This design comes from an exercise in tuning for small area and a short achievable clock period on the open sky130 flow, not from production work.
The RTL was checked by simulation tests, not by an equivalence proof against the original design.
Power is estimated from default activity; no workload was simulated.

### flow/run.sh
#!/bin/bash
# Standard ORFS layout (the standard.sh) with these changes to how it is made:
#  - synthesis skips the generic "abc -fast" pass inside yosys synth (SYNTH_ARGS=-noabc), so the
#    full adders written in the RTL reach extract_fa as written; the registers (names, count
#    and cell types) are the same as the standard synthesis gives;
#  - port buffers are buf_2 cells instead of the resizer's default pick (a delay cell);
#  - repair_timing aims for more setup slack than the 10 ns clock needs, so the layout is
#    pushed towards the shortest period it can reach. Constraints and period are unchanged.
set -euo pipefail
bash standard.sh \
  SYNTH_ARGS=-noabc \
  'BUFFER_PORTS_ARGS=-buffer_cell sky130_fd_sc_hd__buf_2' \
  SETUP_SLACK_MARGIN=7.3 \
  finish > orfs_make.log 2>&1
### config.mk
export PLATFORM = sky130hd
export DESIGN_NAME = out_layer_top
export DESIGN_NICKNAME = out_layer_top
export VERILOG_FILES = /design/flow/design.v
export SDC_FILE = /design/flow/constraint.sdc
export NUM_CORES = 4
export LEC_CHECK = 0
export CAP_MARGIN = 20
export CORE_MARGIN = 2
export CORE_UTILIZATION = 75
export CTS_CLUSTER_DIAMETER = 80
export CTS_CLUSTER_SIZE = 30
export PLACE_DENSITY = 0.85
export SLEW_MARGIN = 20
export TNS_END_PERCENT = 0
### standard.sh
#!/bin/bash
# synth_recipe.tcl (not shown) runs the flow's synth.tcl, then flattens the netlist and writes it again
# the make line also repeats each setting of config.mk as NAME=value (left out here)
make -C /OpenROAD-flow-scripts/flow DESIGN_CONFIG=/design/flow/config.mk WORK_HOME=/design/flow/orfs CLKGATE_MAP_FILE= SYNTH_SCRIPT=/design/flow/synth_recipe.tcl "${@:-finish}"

| WORK TO COMPLETE |
Every line of the material must be given again exactly.

| EXPECTED ANSWER |
This design comes from an exercise in tuning for small area and a short achievable clock period on the open sky130 flow, not from production work.
The RTL was checked by simulation tests, not by an equivalence proof against the original design.
Power is estimated from default activity; no workload was simulated.

### flow/run.sh
#!/bin/bash
# Standard ORFS layout (the standard.sh) with these changes to how it is made:
#  - synthesis skips the generic "abc -fast" pass inside yosys synth (SYNTH_ARGS=-noabc), so the
#    full adders written in the RTL reach extract_fa as written; the registers (names, count
#    and cell types) are the same as the standard synthesis gives;
#  - port buffers are buf_2 cells instead of the resizer's default pick (a delay cell);
#  - repair_timing aims for more setup slack than the 10 ns clock needs, so the layout is
#    pushed towards the shortest period it can reach. Constraints and period are unchanged.
set -euo pipefail
bash standard.sh \
  SYNTH_ARGS=-noabc \
  'BUFFER_PORTS_ARGS=-buffer_cell sky130_fd_sc_hd__buf_2' \
  SETUP_SLACK_MARGIN=7.3 \
  finish > orfs_make.log 2>&1
### config.mk
export PLATFORM = sky130hd
export DESIGN_NAME = out_layer_top
export DESIGN_NICKNAME = out_layer_top
export VERILOG_FILES = /design/flow/design.v
export SDC_FILE = /design/flow/constraint.sdc
export NUM_CORES = 4
export LEC_CHECK = 0
export CAP_MARGIN = 20
export CORE_MARGIN = 2
export CORE_UTILIZATION = 75
export CTS_CLUSTER_DIAMETER = 80
export CTS_CLUSTER_SIZE = 30
export PLACE_DENSITY = 0.85
export SLEW_MARGIN = 20
export TNS_END_PERCENT = 0
### standard.sh
#!/bin/bash
# synth_recipe.tcl (not shown) runs the flow's synth.tcl, then flattens the netlist and writes it again
# the make line also repeats each setting of config.mk as NAME=value (left out here)
make -C /OpenROAD-flow-scripts/flow DESIGN_CONFIG=/design/flow/config.mk WORK_HOME=/design/flow/orfs CLKGATE_MAP_FILE= SYNTH_SCRIPT=/design/flow/synth_recipe.tcl "${@:-finish}"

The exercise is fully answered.